Dear Fellow Catholics in the Roman Rite,
1 – I am a priest who for over ten years collaborated in a work that became a notable harm to the Catholic Faith. I wish now to apologize before God and the Church and to renounce decisively my personal sharing in that damaging project. I am speaking of the official work of translating the new post-Vatican II Latin liturgy into the English language, when I was a member of the Advisory Board of the International Commission on English Liturgy (I.C.E.L.).
2 – I am a priest of the Archdiocese of Toronto, Canada, ordained in 1956. Fascinated by the Liturgy from early youth, I was singled out in 1964 to represent Canada on the newly constituted I.C.E.L. as a member of the Advisory Board. At 33 its youngest member, and awkwardly aware of my shortcomings in liturgiology and related disciplines, I soon felt perplexity before the bold mistranslations confidently proposed and pressed by the everstrengthening radical/progressive element in our group. I felt but could not articulate the wrongness of so many of our committee’s renderings.
3 – Let me illustrate briefly with a few examples. To the frequent greeting by the priest, The Lord be with you, the people traditionally answered, and with your (Thy) spirit: in Latin, Et cum spiritu tuo. But I.C.E.L. rewrote the answer: And also with you. This, besides having an overall trite sound, has added a redundant word, also. Worse, it has suppressed the word spirit which reminds us that we human beings have a spiritual soul. Furthermore, it has stopped the echo of four (inspired) uses of with your spirit in St. Paul’s letters.
4 – In the I confess of the penitential rite, I.C.E.L. eliminated the threefold through my fault, through my fault, through my most grievous fault, and substituted one feeble through my own fault. This is another nail in the coffin of the sense of sin.
5 – Before Communion, we pray Lord I am not worthy that thou shouldst (you should) enter under my roof. I.C.E.L. changed this to … not worthy to receive you. We loose the roof metaphor, clear echo of the Gospel (Matth. 8:8), and a vivid, concrete image for a child.
6 – I.C.E.L.’s changes amounted to true devastation especially in the oration prayers of the Mass. The Collect or Opening Prayer for Ordinary Sunday 21 will exemplify the damage. The Latin prayer, strictly translated, runs thus: O God, who make the minds of the faithful to be of one will, grant to your peoples (grace) to love that which you command and to desire that which you promise, so that, amidst worldly variety, our hearts may there be fixed where true joys are found.
7 – Here is the I.C.E.L. version, in use since 1973: Father, help us to seek the values that will bring us lasting joy in this changing world. In our desire for what you promise, make us one in mind and heart.
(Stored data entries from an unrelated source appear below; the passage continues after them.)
File: config.mk
export PLATFORM = sky130hd
export DESIGN_NAME = carry_rotate_unit
export DESIGN_NICKNAME = d
export VERILOG_FILES = /design/src/rtl/carry_rot_pkg.sv /design/src/rtl/rot_step.sv /design/src/rtl/rot_ovf.sv /design/src/rtl/rot_seq.sv /design/src/rtl/carry_rotate_unit.sv
export SDC_FILE = /design/constraint.sdc
export NUM_CORES = 1
export LEC_CHECK = 0
export BUFFER_PORTS_ARGS = -buffer_cell sky130_fd_sc_hd__buf_2
export CAP_MARGIN = 20
export CORE_MARGIN = 2
export CORE_UTILIZATION = 47
export DETAILED_ROUTE_END_ITERATION = 8
export GPL_TIMING_DRIVEN = 1
export MAX_ROUTING_LAYER = met4
export PLACE_DENSITY_LB_ADDON = 0.08
export SYNTH_ARGS = -nofsm -noshare
export SYNTH_HDL_FRONTEND = slang
export SYNTH_SLANG_ARGS = --single-unit
File: constraint.sdc
create_clock -name clk -period 2.4 [get_ports clk]
set_clock_uncertainty 0.1 [all_clocks]
set_input_delay 0.12 -clock clk [delete_from_list [all_inputs] [get_ports clk]]
set_output_delay 0.12 -clock clk [all_outputs]
set_load 0.01 [all_outputs]
File: src/rtl/carry_rot_pkg.sv
package carry_rot_pkg;
  typedef enum logic {
    ROT_LEFT  = 1'b0,
    ROT_RIGHT = 1'b1
  } rot_dir_e;
endpackage

File: src/rtl/rot_step.sv
// One rotate step through the carry for a byte or word ring.
module rot_step
  import carry_rot_pkg::*;
#(
  parameter int W = 16
) (
  input  logic [W-1:0] data_i,
  input  logic         cf_i,
  input  rot_dir_e     dir_i,
  input  logic         word_i,
  output logic [W-1:0] data_o,
  output logic         cf_o
);
  localparam int H = W / 2;

  always_comb begin
    if (dir_i == ROT_LEFT) begin
      if (word_i) begin
        cf_o   = data_i[W-1];
        data_o = {data_i[W-2:0], cf_i};
      end else begin
        cf_o   = data_i[H-1];
        data_o = {{H{1'b0}}, data_i[H-2:0], cf_i};
      end
    end else begin
      cf_o = data_i[0];
      if (word_i) data_o = {cf_i, data_i[W-1:1]};
      else        data_o = {{H{1'b0}}, cf_i, data_i[H-1:1]};
    end
  end
endmodule

File: src/rtl/rot_ovf.sv
// Overflow rule for a single-step rotate; differs by direction.
module rot_ovf
  import carry_rot_pkg::*;
#(
  parameter int W = 16
) (
  input  logic [W-1:0] data_i,
  input  logic         cf_i,
  input  rot_dir_e     dir_i,
  input  logic         word_i,
  output logic         ovf_o
);
  localparam int H = W / 2;
  logic top_bit, next_bit;

  always_comb begin
    top_bit  = word_i ? data_i[W-1] : data_i[H-1];
    next_bit = word_i ? data_i[W-2] : data_i[H-2];
    ovf_o    = (dir_i == ROT_LEFT) ? (top_bit ^ cf_i) : (top_bit ^ next_bit);
  end
endmodule

File: src/rtl/rot_seq.sv
// Step counter and handshake sequencing.
module rot_seq #(
  parameter int CNT_W = 5
) (
  input  logic             clk,
  input  logic             rst_n,
  input  logic             start_i,
  input  logic [CNT_W-1:0] count_i,
  output logic             load_o,
  output logic             step_o,
  output logic             finish_o,
  output logic             one_o,
  output logic             busy_o,
  output logic             done_o
);
  logic [CNT_W-1:0] cnt_q, cnt_d;
  logic             busy_q, busy_d, done_q, done_d, one_q, one_d;

  always_comb begin
    load_o   = start_i & ~busy_q;
    step_o   = busy_q & (cnt_q != '0);
    finish_o = busy_q & (cnt_q == '0);
    cnt_d    = cnt_q;
    busy_d   = busy_q;
    one_d    = one_q;
    if (load_o) begin
      cnt_d  = count_i;
      busy_d = 1'b1;
      one_d  = (count_i == CNT_W'(1));
    end else if (step_o) begin
      cnt_d  = cnt_q - 1'b1;
    end else if (finish_o) begin
      busy_d = 1'b0;
    end
    done_d = finish_o;
  end

  always_ff @(posedge clk or negedge rst_n) begin
    if (!rst_n) begin
      cnt_q  <= '0;
      busy_q <= 1'b0;
      done_q <= 1'b0;
      one_q  <= 1'b0;
    end else begin
      cnt_q  <= cnt_d;
      busy_q <= busy_d;
      done_q <= done_d;
      one_q  <= one_d;
    end
  end

  assign one_o  = one_q;
  assign busy_o = busy_q;
  assign done_o = done_q;


  done_pulse_chk: assert property (@(posedge clk) disable iff (!rst_n)
    done_q |=> !done_q);

  done_idle_chk: assert property (@(posedge clk) disable iff (!rst_n)
    done_q |-> !busy_q);

  count_down_chk: assert property (@(posedge clk) disable iff (!rst_n)
    (busy_q && cnt_q != '0) |=> (busy_q && cnt_q == $past(cnt_q) - 1'b1));
endmodule

File: src/rtl/carry_rotate_unit.sv
module carry_rotate_unit
  import carry_rot_pkg::*;
#(
  parameter int W     = 16,
  parameter int CNT_W = 5
) (
  input  logic             clk,
  input  logic             rst_n,
  input  logic             start,
  input  logic             dir_right,
  input  logic             word_mode,
  input  logic [W-1:0]     operand,
  input  logic             carry_in,
  input  logic [CNT_W-1:0] count,
  output logic [W-1:0]     result,
  output logic             carry_out,
  output logic             ovf,
  output logic             ovf_valid,
  output logic             busy,
  output logic             done
);
  localparam int H = W / 2;

  logic           load, step, finish, one_cnt;
  logic [W-1:0]   data_q, data_d, step_data;
  logic           cf_q, cf_d, step_cf;
  logic           size_q, size_d;
  rot_dir_e       dir_q, dir_d;
  logic           ovf_q, ovf_d, ovfv_q, ovfv_d, ovf_calc;

  rot_seq #(.CNT_W(CNT_W)) u_seq (
    .clk(clk), .rst_n(rst_n), .start_i(start), .count_i(count),
    .load_o(load), .step_o(step), .finish_o(finish), .one_o(one_cnt),
    .busy_o(busy), .done_o(done)
  );

  rot_step #(.W(W)) u_step (
    .data_i(data_q), .cf_i(cf_q), .dir_i(dir_q), .word_i(size_q),
    .data_o(step_data), .cf_o(step_cf)
  );

  rot_ovf #(.W(W)) u_ovf (
    .data_i(data_q), .cf_i(cf_q), .dir_i(dir_q), .word_i(size_q),
    .ovf_o(ovf_calc)
  );

  always_comb begin
    data_d = data_q;
    cf_d   = cf_q;
    size_d = size_q;
    dir_d  = dir_q;
    ovf_d  = ovf_q;
    ovfv_d = ovfv_q;
    if (load) begin
      data_d = word_mode ? operand : {{H{1'b0}}, operand[H-1:0]};
      cf_d   = carry_in;
      size_d = word_mode;
      dir_d  = rot_dir_e'(dir_right);
    end else if (step) begin
      data_d = step_data;
      cf_d   = step_cf;
    end
    if (finish) begin
      ovfv_d = one_cnt;
      if (one_cnt) ovf_d = ovf_calc;
    end
  end

  always_ff @(posedge clk or negedge rst_n) begin
    if (!rst_n) begin
      data_q <= '0;
      cf_q   <= 1'b0;
      size_q <= 1'b0;
      dir_q  <= ROT_LEFT;
      ovf_q  <= 1'b0;
      ovfv_q <= 1'b0;
    end else begin
      data_q <= data_d;
      cf_q   <= cf_d;
      size_q <= size_d;
      dir_q  <= dir_d;
      ovf_q  <= ovf_d;
      ovfv_q <= ovfv_d;
    end
  end

  assign result    = data_q;
  assign carry_out = cf_q;
  assign ovf       = ovf_q;
  assign ovf_valid = ovfv_q;


  byte_upper_chk: assert property (@(posedge clk) disable iff (!rst_n)
    !size_q |-> (data_q[W-1:H] == '0));

  busy_hold_chk: assert property (@(posedge clk) disable iff (!rst_n)
    busy |=> ($stable(size_q) && $stable(dir_q)));

  ovf_keep_chk: assert property (@(posedge clk) disable iff (!rst_n)
    (done && !ovf_valid) |-> (ovf == $past(ovf)));

  zero_hold_chk: assert property (@(posedge clk) disable iff (!rst_n)
    (start && !busy && count == '0) |=> ##1 (done && $stable(result) && $stable(carry_out)));
endmodule

==> metrics <==
CP Data Required Time=around 2.5 ns; dpl hpwl=2.62 mm; CTS tree=yes; syn avg cell area=9.49 sq um; startpoint types=register; Skew-Pair Late Insertion Delay=0.32 ns; flop-to-flop setup slack=roughly 0.32 ns; CP max-delay cell=or4b_4; Layout area overhead=28.1%; IO Port Bufs=47; fin nets=258; Worst setup EP type=register; Worst VDD drop=0.000600 V; vias in the first global route=around 1400; placed cells=254; post-synthesis sequential area ratio=0.455; period utilization=0.868; clk root buf=clkbuf_4; DR pass1 iterations=4; clock transition at the registers of the reported paths=0.08 ns; initial antenna violation count=0; worst setup path end=result[9]$_DFFE_PN0P_; Final Slew Violations=0; CTS buffer count=5; CORE AREA=around 3300 sq um; routed wire length per instance=13.5 um; post-synth cell types=33; fin crit period=2.08 ns; Mapped Nets=196; standard-cell row count=21; non-filler cells in the finished layout=~280; hold slack=0.00930 ns; PwrDens=1120 nW/um^2; biggest area consumer among synthesized cells=dfrtp_1; largest fanout on the critical path=36; CP bufs+invs=2; Post-synth EDFFs=0; post-CTS resize count=0; clock sink total=29; final RePlAce weighted congestion=0.833; Crit path largest cell delay=0.52 ns; final setup fails=0; status=complete, no violations; Top FF cell, synth=dfrtp_1; DR vias/cell=5.35; Worst Max-Slew Pin Slew=0.648 ns; Syn. warnings=0; fmax=around 0.48 GHz; setup TNS=0 ns; Synth area leaders=dfrtp_1 46%, mux2i_1 11%, nand2_1 5.9%, o21ai_0 5.7%, a21oi_1 4.4%; synth cell count leaders=29 x dfrtp_1, 25 x nand2_1, 18 x o21ai_0, 17 x mux2i_1, 14 x a21oi_1; initial core utilization=0.485; max-cap violations=0; Hold Violations, Final=0; Synth top area share=0.455; relative slew slack=0.568; total track usage=0.216; initial DRC count=122; Die Ht=62.2 um; Leak Pwr=~0.0010 uW; Routed WL=3.75 mm; #FFs+latches synth=29; Clk pwr share=0.119; Hold Buf Count CTS=15; FF-to-FF path depth=6; Die ar.=approximately 3900 sq um; CP cell instances=inv_1, ha_1, or4b_4, mux2i_4, buf_4, o21ai_0; # Post-CTS Setup Buffers=0; post-route ant nets=0; Critical path origin=u_seq.cnt_q[0]$_DFFE_PN0P_; unrepaired setup endpoints after global routing=false; Cell Area, Synth=between 1500 and 2000 sq um; grt ovf=0; layout cells sized above 1=0.264; die span in x=62.2 um; NetSw=973 uW; Top delay family on crit path=simple AND/OR/NAND/NOR gates; async set-reset flop share out of synthesis=1.00; RR Startpoint=u_seq.cnt_q[0]$_DFFE_PN0P_; Post-Syn Instances=between 150 and 200; Worst path depth=6; worst setup path class=register to register; proportion of power drawn by flip-flops and latches=0.401; DRC Markers=0; Min-Delay Path Class=primary input to register; cell-internal power=1310 uW; number of diodes=0; htree depth=2; RR Endpoint=result[9]$_DFFE_PN0P_; Max clock buf depth=2; Ports=48; most frequent cell after synthesis=dfrtp_1; Switching Fraction=0.426; total number of vias=1481; pin count of the biggest net entering global routing=37; Gate power share=0.480; first-pass GRT wire length=6.51 mm; Arr. time, crit path=between 2 and 2.5 ns; total power=2280 uW; post-layout util=0.622
## layer usage
metal | share of wire | routed length [um] | global-route usage | up-vias
li1 | - | - | - | 728
met2 | 0.50 | 1880 | 0.340 | 47
met4 | 0.015 | 57 | 0.0583 | 0
met1 | 0.42 | 1590 | 0.276 | 699
met3 | 0.060 | 226 | 0.0616 | 7
met5 | 0 | 0 | - | -
## worst reg2reg max path, cell delays in order (launching register included)
cell and delay (ns):
dfrtp_1 0.38, inv_1 0.10, ha_1 0.20, or4b_4 0.52, mux2i_4 0.15, buf_4 0.34
o21ai_0 0.16
## layout by cell type (no fill, tap or decap)
cell / n
buf_2: 47
dfrtp_1: 29
nand2_1: 25
o21ai_0: 18
mux2i_1: 17
dlygate4sd3_1: 15
a21oi_1: 14
nor2_1: 9
inv_1: 6
and3_1: 5
clkbuf_4: 5
a2bb2oi_1: 4
a221oi_1: 4
nor2b_1: 3
nand2b_1: 3
o21ai_1: 3
clkbuf_1: 3
buf_4: 3
a22oi_1: 2
or4b_4: 1
nor2_4: 1
mux2i_4: 1
xnor2_1: 1
mux2_2: 1
o21ai_2: 1
and2_1: 1
or3_1: 1
nor3_1: 1
a211oi_1: 1
o22ai_1: 1
nor3b_1: 1
or4b_2: 1
o31ai_1: 1
o211ai_1: 1
ha_1: 1
## final cells by class
class | count | area, sq um
multi-input combinational | 123 | 779
tap | 46 | 57.6
timing repair buffer | 65 | 408
sequential | 29 | 726
clock buffer | 8 | 48.8
inverter | 6 | 22.5
fill | 305 | 1240
## kinds of logic after synthesis
kind of cell | count (synthesis) | share of synthesized area
AOI/OAI and AO/OA | 50 | 0.187
xor gates and xnor gates | 1 | 0.00550
adders and majority gates | 1 | 0.00785
buffers and inverters | 16 | 0.0557
DFF | 29 | 0.455
muxes | 19 | 0.128
and+or+nand+nor | 52 | 0.161
## worst min path at each step
stage	startpoint	endpoint	cells past startpoint
detailed placement	rst_n	u_seq.done_o$_DFF_PN0_	1
global route	operand[9]	result[9]$_DFFE_PN0P_	3
global placement	rst_n	u_seq.done_o$_DFF_PN0_	1
CTS	operand[12]	result[12]$_DFFE_PN0P_	3
finish	operand[12]	result[12]$_DFFE_PN0P_	3
floorplan	rst_n	carry_out$_DFFE_PN0P_	0
## flip-flops by register name, indices dropped and copies added (netlist names)
name / cells
ovf_valid: 1
u_seq.busy_o: 1
ovf: 1
size_q: 1
u_seq.cnt_q: 5
result: 16
u_seq.one_o: 1
u_seq.done_o: 1
carry_out: 1
dir_q: 1
## power groups by stage
stage | clock network [uW] | logic, uW | registers [uW]
floorplan | 0 | 828 | 879
global placement | 0 | 1040 | 915
CTS | 283 | 1100 | 913
finish | 272 | 1100 | 915
detailed placement | 0 | 1070 | 922
global route | 305 | 1250 | 953
## metrics by stage
stage	instance area [sq um]	worst slack, ns
final	2040	0.316
after global routing	2040	0.181
after CTS	2040	0.319
after detailed placement	1840	0.343
after global placement	1840	0.419
after floorplan	1590	0.556
Note: power is estimated with default switching activity, not from simulation.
8 – Now a few comments: To call God Father is not customary in the Liturgy, except Our Father in the Lord’s prayer. Help us to seek implies that we could do this alone (Pelagian heresy) but would like some aid from God. Jesus teaches, without Me you can do nothing. The Latin prays grant (to us), not just help us. I.C.E.L.’s values suggests that secular buzzword, “values” that are currently popular, or politically correct, or changing from person to person, place to place. Lasting joy in this changing world, is impossible. In our desire presumes we already have the desire, but the Latin humbly prays for this. What you promise omits “what you (God) command”, thus weakening our sense of duty. Make us one in mind (and heart) is a new sentence, and appears as the main petition, yet not in coherence with what went before. The Latin rather teaches that uniting our minds is a constant work of God, to be achieved by our pondering his commandments and promises. Clearly, I.C.E.L. has written a new prayer. Does all this criticism matter? Profoundly! The Liturgy is our law of praying (lex orandi), and it forms our law of believing (lex credendi). If I.C.E.L. has changed our liturgy, it will change our faith. We see signs of this change and loss of faith all around us.
9 – The foregoing instances of weakening the Latin Catholic Liturgy prayers must suffice. There are certainly THOUSANDS OF MISTRANSLATIONS in the accumulated work of I.C.E.L. As the work progressed I became a more and more articulate critic. My term of office on the Advisory Board ended voluntarily about 1973, and I was named Member Emeritus and Consultant. As of this writing I renounce any lingering reality of this status.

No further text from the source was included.